DESCRIPTION OF THE TASK
Send back exactly the lines from the opening line of the records below through the one with "inputs of run".

DATA FOR THE TASK
What follows belongs to an exercise in optimizing a design on an open flow for a short achievable clock period and few clock cycles; a production flow would make more cautious choices.
Power and IR drop assume default switching activity.

==> inputs of run C <==
==> flow/design.v <==
`default_nettype none
module qsim_csa #(
  parameter int W = 30
) (
  input  logic [W-1:0] x,
  input  logic [W-1:0] y,
  input  logic [W-1:0] z,
  output logic [W-1:0] s,
  output logic [W-1:0] c
);
  logic [W-1:0] maj;
  assign s   = x ^ y ^ z;
  assign maj = (x & y) | (x & z) | (y & z);
  assign c   = {maj[W-2:0], 1'b0};
endmodule
module qsim_benc (
  input  logic [15:0] b,
  output logic [7:0]  one,
  output logic [7:0]  two,
  output logic [7:0]  neg
);
  logic [16:0] bx;
  assign bx = {b, 1'b0};
  for (genvar k = 0; k < 8; k++) begin : g_dig
    assign one[k] = bx[2*k+1] ^ bx[2*k];
    assign two[k] = (bx[2*k+2] ^ bx[2*k+1]) & ~(bx[2*k+1] ^ bx[2*k]);
    assign neg[k] = bx[2*k+2];
  end
endmodule
Background: an optimization exercise with open tools, aiming at small area and a short achievable clock period. Do not read the settings as production practice.
In this exercise RTL edits were held to simulation tests only and were not proved equivalent to the original.
Power is estimated from default activity; no workload was simulated.

wip/violet:
==> flow/design.v (excerpt) <==
module binomial_pipeline_schedule (
  input  logic                              clk_i,
  input  logic                              rst_ni,
  input  logic                              start_i,
  output logic                              busy_o,
  input  logic                              req_type_i,
  input  logic [bps_pkg::RankBits-1:0]      rank_i,
  input  logic [bps_pkg::StepBits-1:0]      step_i,
  input  logic                              cfg_we_i,
  input  logic [bps_pkg::CfgIdxBits-1:0]    cfg_idx_i,
  input  logic [bps_pkg::CfgDataBits-1:0]   cfg_wdata_i,
  output logic                              valid_o,
  output logic                              transfer_valid_o,
  output logic [bps_pkg::RankBits-1:0]      peer_rank_o,
  output logic [bps_pkg::BlockBits-1:0]     block_index_o,
  output logic [bps_pkg::StepBits-1:0]      forged_index_o
);
For scale: roughly 2100 cells after synthesis, about 110 I/O pins, roughly 14000 sq um of cells after synthesis.
Settings: LEC_CHECK=0, ABC_AREA=1, CAP_MARGIN=20, CORE_MARGIN=2, CORE_UTILIZATION=40, SETUP_SLACK_MARGIN=4.4, SLEW_MARGIN=20, TNS_END_PERCENT=20; clock period 7.0 ns.
standard.sh (not shown) runs the stock make flow with config.mk's settings and CLKGATE_MAP_FILE= SYNTH_SCRIPT=/design/flow/synth_recipe.tcl, a recipe that flattens the netlist after the stock synthesis.
==> flow/flow/run.sh <==
#!/bin/bash
# The standard ORFS layout with two changes: Yosys's adder-cell mapping is off, so that ABC
# maps the arithmetic together with the rest of the logic, and the port buffers are
# buf_2 cells. Registers and everything else as in standard.sh; each tool's output lands
# in orfs/logs, make's own output in make_finish.log.
set -euo pipefail
cd "$(dirname "$0")/.."
bash standard.sh ADDER_MAP_FILE= "BUFFER_PORTS_ARGS=-buffer_cell sky130_fd_sc_hd__buf_2" finish > make_finish.log 2>&1
wip/violet: all stages complete, timing, DRC and antenna checks passed
Edits applied to the flow inputs when going from wip/violet to wip/yarrow:
# wip/violet
export LEC_CHECK = 0
export ABC_AREA = 1
export CAP_MARGIN = 20
export CORE_MARGIN = 2
export CORE_UTILIZATION = 40
export SETUP_SLACK_MARGIN = 4.4
export SLEW_MARGIN = 20
export TNS_END_PERCENT = 20
create_clock -name core_clock -period 7.0 [get_ports {clk_i}]
# wip/yarrow
export LEC_CHECK = 0
export ABC_AREA = 1
export CAP_MARGIN = 20
export CORE_MARGIN = 2
export CORE_UTILIZATION = 40
export SETUP_SLACK_MARGIN = 4.4
export SLEW_MARGIN = 20
create_clock -name core_clock -period 7.0 [get_ports {clk_i}]
==> flow/flow/run.sh <==
#!/bin/bash
# The standard ORFS layout with three changes: Yosys's adder-cell mapping is off, so that
# ABC maps the arithmetic together with the rest of the logic; ABC's area script leaves
# out its buffering and upsizing, which would size every gate for an unreachable delay
# target (placement-time repair sizes the gates instead); and the port buffers are buf_2
# cells. Registers and everything else as in standard.sh; each tool's output lands in
# orfs/logs, make's own output in make_finish.log.
set -euo pipefail
cd "$(dirname "$0")/.."
rm -rf scripts_abc
cp -r "$FLOW_HOME/scripts" scripts_abc
cp flow/abc_area.script scripts_abc/abc_area.script
bash standard.sh ADDER_MAP_FILE= "BUFFER_PORTS_ARGS=-buffer_cell sky130_fd_sc_hd__buf_2" \
  SCRIPTS_DIR="$PWD/scripts_abc" finish > make_finish.log 2>&1
==> flow/flow/abc_area.script (new file) <==
strash
dch
map -B 0.9
topo
stime -c
dnsize -c
## What came out
On global-route wire length before repair, wip/violet loses to wip/yarrow. For clock slew at the register clock pins of the worst setup and hold paths, wip/violet and wip/yarrow come out practically identical. Compared with wip/violet, final estimated routing congestion in global placement in wip/yarrow increased slightly. Taking wip/violet as the reference point, the critical path depth of wip/yarrow rises by 3. For wip/yarrow, the last element of the critical path was sl5_q[8], unlike wip/violet, where it was sl5_q[16].
[inputs] wip/xenon vs wip/yarrow
# wip/yarrow
export LEC_CHECK = 0
export ABC_AREA = 1
export CAP_MARGIN = 20
export CORE_MARGIN = 2
export CORE_UTILIZATION = 40
export SETUP_SLACK_MARGIN = 4.4
export SLEW_MARGIN = 20
create_clock -name core_clock -period 7.0 [get_ports {clk_i}]
# wip/xenon
export LEC_CHECK = 0
export ABC_AREA = 1
export CAP_MARGIN = 20
export CORE_MARGIN = 2
export CORE_UTILIZATION = 40
export SETUP_SLACK_MARGIN = 4.5
export SLEW_MARGIN = 20
export TNS_END_PERCENT = 50
create_clock -name core_clock -period 7.0 [get_ports {clk_i}]
==> flow/flow/run.sh <==
#!/bin/bash
# The standard ORFS layout with two changes: Yosys's adder-cell mapping is off, so that ABC
# maps the arithmetic together with the rest of the logic, and the port buffers are
# buf_2 cells. Registers and everything else as in standard.sh; each tool's output lands
# in orfs/logs, make's own output in make_finish.log.
set -euo pipefail
cd "$(dirname "$0")/.."
bash standard.sh ADDER_MAP_FILE= "BUFFER_PORTS_ARGS=-buffer_cell sky130_fd_sc_hd__buf_2" finish > make_finish.log 2>&1
removed: flow/flow/abc_area.script
--- outcome ---
wip/xenon vs wip/yarrow, timing startpoint of the critical path: valid_o vs lx_q[1]. Pin slew with the least headroom to its limit ends up lower on wip/xenon. Compared with wip/yarrow, wip/xenon ends up with a smaller final cell area. Row internal power of the cells: wip/xenon lower / wip/yarrow higher. wip/xenon against wip/yarrow: post-detailed-route via-to-cell ratio essentially unchanged; power after layout shrank by 2.9%; worst setup slack before clock tree synthesis went up. Chip height, wip/xenon vs wip/yarrow: up slightly. The higher number of gates on the worst path with buffers counted came out of wip/yarrow. wip/xenon ends up with a post-route minimum period that is 0.046 ns lower than in wip/yarrow.
Setup changes, wip/xenon to wip/willow
# wip/xenon
export LEC_CHECK = 0
export ABC_AREA = 1
export CAP_MARGIN = 20
export CORE_MARGIN = 2
export CORE_UTILIZATION = 40
export SETUP_SLACK_MARGIN = 4.5
export SLEW_MARGIN = 20
export TNS_END_PERCENT = 50
create_clock -name core_clock -period 7.0 [get_ports {clk_i}]
# wip/willow
export LEC_CHECK = 0
export ABC_AREA = 1
export CAP_MARGIN = 20
export CORE_MARGIN = 2
export CORE_UTILIZATION = 40
export SETUP_SLACK_MARGIN = 4.5
export SLEW_MARGIN = 20
create_clock -name core_clock -period 7.0 [get_ports {clk_i}]
### Flow results
Comparing wip/willow with wip/xenon, the count of nets after finishing came out essentially unchanged.
Power density relative to cell area: wip/willow vs wip/xenon, no meaningful difference
Status: fmax parity (wip/willow, wip/xenon)
Fraction of layout cells with a size suffix above 1: wip/willow vs wip/xenon up 0.35 points
Wire length of the first global-routing pass: wip/xenon vs wip/willow, no meaningful difference
Comparing wip/xenon and wip/willow, the higher design area is on wip/willow.
Here is what was changed in the inputs of wip/fjord compared with wip/willow.
# wip/willow
export LEC_CHECK = 0
export ABC_AREA = 1
export CAP_MARGIN = 20
export CORE_MARGIN = 2
export CORE_UTILIZATION = 40
export SETUP_SLACK_MARGIN = 4.5
export SLEW_MARGIN = 20
create_clock -name core_clock -period 7.0 [get_ports {clk_i}]
# wip/fjord
export LEC_CHECK = 0
export ABC_AREA = 1
export CAP_MARGIN = 5
export CORE_MARGIN = 2
export CORE_UTILIZATION = 40
export SETUP_SLACK_MARGIN = 4.4
export SLEW_MARGIN = 5
create_clock -name core_clock -period 7.0 [get_ports {clk_i}]
Results
On total power: between wip/willow and wip/fjord, it ends up higher for wip/willow.
Final area (wip/fjord vs. wip/willow) decreases by a few percent
Any difference in inverter count of the layout excluding clock inverters between wip/fjord and wip/willow is small enough to ignore.
wip/fjord has completed all stages; timing, DRC and antenna checks passed.

[separate check: timing with driven ports]
The flow's constraints put no driver on any port. The routed layouts listed below were extracted and timed again, unchanged, in two steps. Step 1: set_driving_cell puts a clkbuf_16 on clk_i and a buf_2 on each other input, an assumption about the parent block. Step 2, shift: input delay + t, output delay - t, t = (earliest + latest rising clock arrival at the registers) / 2. This alone moves slack from input paths to output paths. a / b / c = ideal ports / drivers / drivers and shift; a / b = the first two.
run	t (ns)	slack for setup (ns)	hold slack, ns	worst setup path after step 2	worst data-port slew with drivers (ns)
wip/violet	0.631	4.494 / 4.462 / 4.376	0.319 / 0.319 / 0.319	input to register	0.05
wip/yarrow	0.583	4.470 / 4.470 / 4.110	0.314 / 0.314 / 0.314	input to register	0.05
wip/xenon	0.631	4.516 / 4.463 / 4.395	0.320 / 0.320 / 0.320	input to register	0.05
wip/willow	0.631	4.515 / 4.462 / 4.378	0.318 / 0.318 / 0.318	input to register	0.05
wip/fjord	0.631	4.513 / 4.460 / 4.380	0.319 / 0.319 / 0.319	input to register	0.05
After both steps every run listed still meets setup and hold. For wip/yarrow, which loses most, drivers alone change the setup slack by 0.000 ns; drivers and shift together by -0.360 ns.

ANSWER TO THIS EXERCISE
What follows belongs to an exercise in optimizing a design on an open flow for a short achievable clock period and few clock cycles; a production flow would make more cautious choices.
Power and IR drop assume default switching activity.

==> inputs of run C <==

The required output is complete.